» **Assignment**
Among the entries below, find every line that contains the string "Memories", then copy it.
================
<file path="src/sv/sps_pkg.sv">
package sps_pkg;

	localparam int CW = 32;
	localparam int DW = CW + 1;
	localparam int MW = DW + 1;
	localparam int PW = 2 * MW;
	localparam int AW = PW + 2;
	localparam int RW = 2 * DW;
	localparam int TW = 31;
	localparam int FW = 32;
	localparam int QDEPTH = 2;
	localparam int QPW = $clog2(QDEPTH);
	localparam int QCW = $clog2(QDEPTH + 1);
	localparam int PAR_SHIFT = 40;
	localparam logic [TW-1:0] TOL_RESET = TW'(7);

	localparam logic signed [AW-1:0] CMAX = {{(AW-CW+1){1'b0}}, {(CW-1){1'b1}}};
	localparam logic signed [AW-1:0] CMIN = {{(AW-CW+1){1'b1}}, {(CW-1){1'b0}}};

	typedef struct packed {
		logic signed [CW-1:0] sax;
		logic signed [CW-1:0] say;
		logic signed [CW-1:0] sbx;
		logic signed [CW-1:0] sby;
		logic signed [CW-1:0] oax;
		logic signed [CW-1:0] oay;
		logic signed [CW-1:0] obx;
		logic signed [CW-1:0] oby;
		logic signed [DW-1:0] d1x;
		logic signed [DW-1:0] d1y;
		logic signed [DW-1:0] d2x;
		logic signed [DW-1:0] d2y;
		logic                 zero;
	} item_t;

	typedef enum logic [5:0] {
		ST_IDLE, ST_L1A, ST_L1B, ST_L2A, ST_L2B,
		ST_SQ1S, ST_SQ1W, ST_SQ2S, ST_SQ2W,
		ST_EREL, ST_EDOT1, ST_EDOT2, ST_ECHK, ST_EDIV,
		ST_EEND1, ST_EEND2, ST_EX1, ST_EX2, ST_ETOL,
		ST_CD1, ST_CD2, ST_CPAR, ST_CT1, ST_CT2, ST_CU1, ST_CU2,
		ST_CCHK, ST_CDIVT, ST_CDIVUS, ST_CDIVU,
		ST_CE1, ST_CE2, ST_CE3, ST_CE4, ST_COX, ST_COY,
		ST_CEMIT, ST_CEMIT2, ST_FIN
	} state_t;

	function automatic logic signed [CW-1:0] sat_coord(input logic signed [AW-1:0] v);
		logic signed [CW-1:0] r;
		if (v > CMAX) begin
			r = CMAX[CW-1:0];
		end else if (v < CMIN) begin
			r = CMIN[CW-1:0];
		end else begin
			r = v[CW-1:0];
		end
		return r;
	endfunction

	function automatic logic signed [AW-1:0] abs_acc(input logic signed [AW-1:0] v);
		return v[AW-1] ? -v : v;
	endfunction

endpackage

</file>
<file path="src/sv/sps_queue.sv">
module sps_queue (
	input  logic           clk,
	input  logic           arst_n,
	input  logic           push,
	input  sps_pkg::item_t push_data,
	input  logic           pop,
	output sps_pkg::item_t head,
	output logic           empty,
	output logic           full
);

	sps_pkg::item_t            mem_q [sps_pkg::QDEPTH];
	logic [sps_pkg::QPW-1:0]   wr_q;
	logic [sps_pkg::QPW-1:0]   rd_q;
	logic [sps_pkg::QCW-1:0]   cnt_q;

	assign empty = cnt_q == '0;
	assign full  = cnt_q == sps_pkg::QCW'(sps_pkg::QDEPTH);
	assign head  = mem_q[rd_q];

	always_ff @(posedge clk or negedge arst_n) begin
		if (!arst_n) begin
			wr_q  <= '0;
			rd_q  <= '0;
			cnt_q <= '0;
		end else begin
			if (push) begin
				wr_q <= wr_q + sps_pkg::QPW'(1);
			end
			if (pop) begin
				rd_q <= rd_q + sps_pkg::QPW'(1);
			end
			if (push && !pop) begin
				cnt_q <= cnt_q + sps_pkg::QCW'(1);
			end else if (pop && !push) begin
				cnt_q <= cnt_q - sps_pkg::QCW'(1);
			end
		end
	end

	always_ff @(posedge clk) begin
		if (push) begin
			mem_q[wr_q] <= push_data;
		end
	end

`ifndef SYNTHESIS
	a_no_overflow: assert property (@(posedge clk) disable iff (!arst_n)
		push |-> !full) else $error("queue written while full");
	a_no_underflow: assert property (@(posedge clk) disable iff (!arst_n)
		pop |-> !empty) else $error("queue read while empty");
	a_count_bound: assert property (@(posedge clk) disable iff (!arst_n)
		cnt_q <= sps_pkg::QCW'(sps_pkg::QDEPTH)) else $error("queue count out of range");
	a_count_step: assert property (@(posedge clk) disable iff (!arst_n)
		(push && !pop) |=> cnt_q == $past(cnt_q) + sps_pkg::QCW'(1))
		else $error("queue count did not advance");
`endif

endmodule

</file>
<file path="config.mk">
export PLATFORM = sky130hd
export DESIGN_NAME = sps_queue
export DESIGN_NICKNAME = d
export VERILOG_FILES = /design/src/sv/sps_pkg.sv /design/src/sv/sps_queue.sv
export SDC_FILE = /design/constraint.sdc
export NUM_CORES = 1
export LEC_CHECK = 0
export BUFFER_PORTS_ARGS = -buffer_cell sky130_fd_sc_hd__buf_4
export CORE_AREA = 8 8 318 320
export DETAILED_ROUTE_END_ITERATION = 16
export DIE_AREA = 0 0 326 328
export PLACE_DENSITY = 0.59
export SYNTH_ARGS = -nofsm -noshare
export SYNTH_HDL_FRONTEND = slang
export SYNTH_SLANG_ARGS = --single-unit
</file>
<file path="constraint.sdc">
create_clock -name clk -period 45.7 [get_ports clk]
set_input_delay 11.425 -clock clk [delete_from_list [all_inputs] [get_ports clk]]
set_output_delay 11.425 -clock clk [all_outputs]
set_load 0.01 [all_outputs]
</file>
# After elaboration in Yosys (flattened, before gate mapping)

Memories as Yosys holds them, arrays and structs flattened.
Index checks and enable logic that the tools add are counted.

Bits in registers: 4
Output and inout bits: 391
Memories kept: 1
Word-level logic and storage cells: 19
Input port bits: 393
Memory bits (writable): 778

Memory list:

| memory | depth | bits a word | read ports | clocked after Yosys merged registers in | write ports | RTL line        | source |
|---|---|---|---|---|---|---|---|
| mem_q  | 2     | 389         | 1          | 0                                       | 1           | sps_queue.sv:12 | `sps_pkg::item_t mem_q [sps_pkg::QDEPTH];` |

Multiplexer cells: 4
$add $sub $neg: 4
Equality and inequality tests: 1
Reduce and logical (&&, ||, !) cells: 6

Operators with widths:

| kind                                             | number |
|---|---|
| two-way mux 2 bit                                | 2 |
| adder 1 bit, second input constant               | 2 |
| adder 2 x 1 -> 2 bit, second input constant      | 1 |
| == test 2 bit, second input constant             | 1 |
| logical AND 1 bit                                | 2 |
| zero test 1 bit                                  | 2 |
| zero test 2 bit                                  | 1 |
| two-way mux 1 bit                                | 2 |
| nonzero test 2 bit                               | 1 |
| subtractor 2 x 1 -> 2 bit, second input constant | 1 |

# Logic depth before layout (Yosys ltp)

Depth after elaboration: 4
Gate-level depth with buffers: 5
Gate-level depth less buffers: 5

# Worst setup path after synthesis

No wires, ideal clock.

Path type: input to register
From: input push
To: memory mem_q[0][0] in the netlist's numbering (enable)
Stages: 1
Library setup time: 1195 ps
Path buffers: 0
Required time: 44505 ps
Slack: 16383 ps
Arrival: 28122 ps
Cell sequence: nor2b_1

Word-level cells in the longest chain between the ends: 2

Ends and longest elaborated chain:

| item                                    | RTL line        | source |
|---|---|---|
| start: declaration                      | sps_queue.sv:4  | `input logic push,` |
| two-way mux 1 bit                       | sps_queue.sv:42 | `if (push) begin` |
| two-way mux 1 bit (not written as such) | sps_queue.sv:43 | `mem_q[wr_q] <= push_data;` |
| end: declaration                        | sps_queue.sv:12 |  |

Every way passes these cells.

==> impl_metrics.csv <==
group,metric,value,unit
outcome,status,"completed",
cells_and_area,final_nets,2461,
cts,numClockSinks,782,
detailed_routing,dr.pass1.iters,4,
power_and_ir_drop,fin_total_pwr,2.38,mW
synth,ys_warn_count,0,
cells_and_area,num-fill-cells,8697,
floorplan,rows,114,
floorplan,core-area,0.0960,mm²
synth,yosysSeqAreaShare,0.821,
critical_path,timing.rr.start,"wr_q",
floorplan,start_util,0.298,
placement,numPortBuffers,783,
floorplan,die_w,326,µm
critical_path,crit_fanout,62,
synth,yosysTopAreaCell,"edfxtp_1",
floorplan,die-area,0.107,mm²
global_route,track_usage,0.130,
timing,finalCritPeriodShare,0.351,
synth,async_flop_share,0.00512,
synth,syn_area,0.0286,mm²
cts,cts_tree,"yes",
global_route,use_met1,0.137,
cells_and_area,area_delta_synth_final,34.7,%
global_route,grt_max_degree,147,
global_route,busiest_layer,"met2",
detailed_routing,wl,73600,µm
critical_path,path_class,"reg -> out",
timing,period_minus_slack,16040,ps
power_and_ir_drop,p_per_area,61.7,mW/mm²
cts,clkTransAtPathRegs,50,ps
cells_and_area,instances_no_fill,3413,
cts,cts-root-buf,"clkbuf_16",
global_route,gr-total-overflow,0,
detailed_routing,drc,0,
power_and_ir_drop,ir_drop,0.0431,mV
timing,drv_slew,0,
timing,max_freq,62.4,MHz
critical_path,worstSetupStartpointType,"flop",
detailed_routing,drtIter0Drc,831,
global_route,grt_pass1_wl,105000,µm
synth,synthTopCellsByArea,"edfxtp_1 82%, mux2_2 11%, mux2_4 5.3%",
synth,synth_ff_type,"edfxtp_1",
synth,syn-num-nets,1620,
global_route,grt_pass1_vias,16200,
timing,setup_viol,0,
placement,gp_congestion,0.810,
synth,synth_most_common_cell,"edfxtp_1",
timing,timing.hold.ws,516,ps
critical_path,r2r_slack,41570,ps
synth,synthCells,1226,
synth,synth_edf_count,778,
cts,clk_latency,650,ps
critical_path,worstPathArrival,4610,ps
global_route,use_met2,0.221,
power_and_ir_drop,p_leak,14.4,nW
detailed_routing,vias,14500,
floorplan,fp.dieH,328,µm
global_route,antenna_found_initial,7,
cts,clk_path_buf_depth,3,
cts,h-tree-depth,3,
min_path,worstHoldEndpoint,"cnt_q[1]",
detailed_routing,viasPerCell,4.26,
critical_path,endpoint_kind,"output pin",
detailed_routing,wl_per_cell,21.6,µm
min_path,hp-start,"cnt_q[1]",
critical_path,worstSetupStartpoint,"rd_q",
cts,cts_inserted_buffers,83,
synth,ys_top_cells_by_count,"778 x edfxtp_1, 289 x mux2_2, 100 x mux2_4",
synth,synth.distinct_cells,13,
cts,post_cts_buffers,0,
timing,slew_headroom,0.311,
timing,rsz0062_at_grt,"no",
cells_and_area,final_layout_size_suffix_gt1_frac,0.612,
floorplan,ioPinCount,784,
min_path,whs_path_depth,1,
timing,finClkSkew,22.8,ps
synth,netlist.area_leader.share,0.817,
cts,cts_resized,0,
placement,hpwl,53700,µm
cts,hold_buffers,0,
detailed_routing,antenna_left,0,
critical_path,critical_path_required,34270,ps
timing,hold_viol_final,0,
synth,ys_seq_elements,782,
min_path,hp-class,"reg -> reg",
synth,synth_area_per_cell,23.3,µm²
timing,fin_setup_tns,0,ps
critical_path,r2r-end,"mem_q[1][260]",
critical_path,ff2ff_path_depth,4,
placement,dp.cells,3258,
global_route,met3_usage,0.0670,
run,cap_violations,0,
timing,tightest_slew,1030,ps
placed cells by master, fill, tap and decap left out, types with 2 or more instances in the layout:
cell type   instances
clkbuf_16          84
nor2_1              2
clkbuf_1           19
buf_4             798
mux2_2            289
xor2_1              4
inv_16              3
mux2_4            100
clkinv_2           14
clkinvlp_4          4
dfrtp_1             3
bufinv_16           3
diode_2             3
edfxtp_1          778
clkinv_1           19
inv_6               4
layout make-up:
| class | instances | area [µm²] | area share |
|---|---|---|---|
| multi-input cells | 400 | 4850 | 0.126 |
| flip-flops and latches | 782 | 23500 | 0.609 |
| diodes | 3 | 7.51 | 0.000195 |
| inverters | 1 | 3.75 | 0.0000975 |
| well taps | 1276 | 1600 | 0.0415 |
| clock inverters | 49 | 395 | 0.0103 |
| repair buffers | 799 | 6010 | 0.156 |
| clock buffers | 103 | 2170 | 0.0564 |
worst max-delay path by stage:
stage                  endpoint  cells past startpoint
floorplan           mem_q[0][0]                      1
global placement      head[185]                      5
detailed placement    head[185]                      5
CTS                   head[185]                      5
global route          head[185]                      5
finish                head[183]                      5
power breakdown:
group | leakage (nW) | internal, mW | switching [mW]
logic | 5.85 | 0.381 | 0.372
clock network | 1.25 | 0.358 | 0.273
registers | 7.35 | 0.953 | 0.0389
total | 14.4 | 1.69 | 0.683
per-layer routing:
| metal | vias to the layer above | part of all wire |
|---|---|---|
| met2 | 604 | 0.50 |
| met5 | - | 0.00038 |
| met4 | 6 | 0.027 |
| met1 | 7219 | 0.36 |
| met3 | 113 | 0.11 |
| li1 | 6602 | - |
per-stage QoR:
step / area, µm² / util / setup WS [ps]
after floorplan: 28600 / - / 16380
after global placement: 35900 / 0.374 / 30320
after detailed placement: 35900 / 0.374 / 30230
after CTS: 38500 / 0.401 / 29490
after global routing: 38500 / 0.401 / 29340
final: 38500 / 0.401 / 29660
critical path: stages, from the launching register on:
cell and delay, ps:
dfrtp_4 860, buf_4 790, buf_4 750, buf_4 800, mux2_2 430, buf_4 150
sequential cells by signal, summed over array words and instances (netlist names):
register	cells
rd_q	1
wr_q	1
mem_q	778
cnt_q	2
cells by family (layout without fill, tap and decap cells):
logic type,Yosys count,count (layout),synth area share
buffers and inverters,44,952,0.0101
and+or+nand+nor,5,5,0.000919
muxes,389,389,0.166
xor gates and xnor gates,5,5,0.00153
DFF,782,782,0.821
adders and majority gates,1,1,0.000438
other,0,3,0
No activity file was read; power rests on OpenSTA's default activity.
================
» **Solution below**
Memories as Yosys holds them, arrays and structs flattened.
Memories kept: 1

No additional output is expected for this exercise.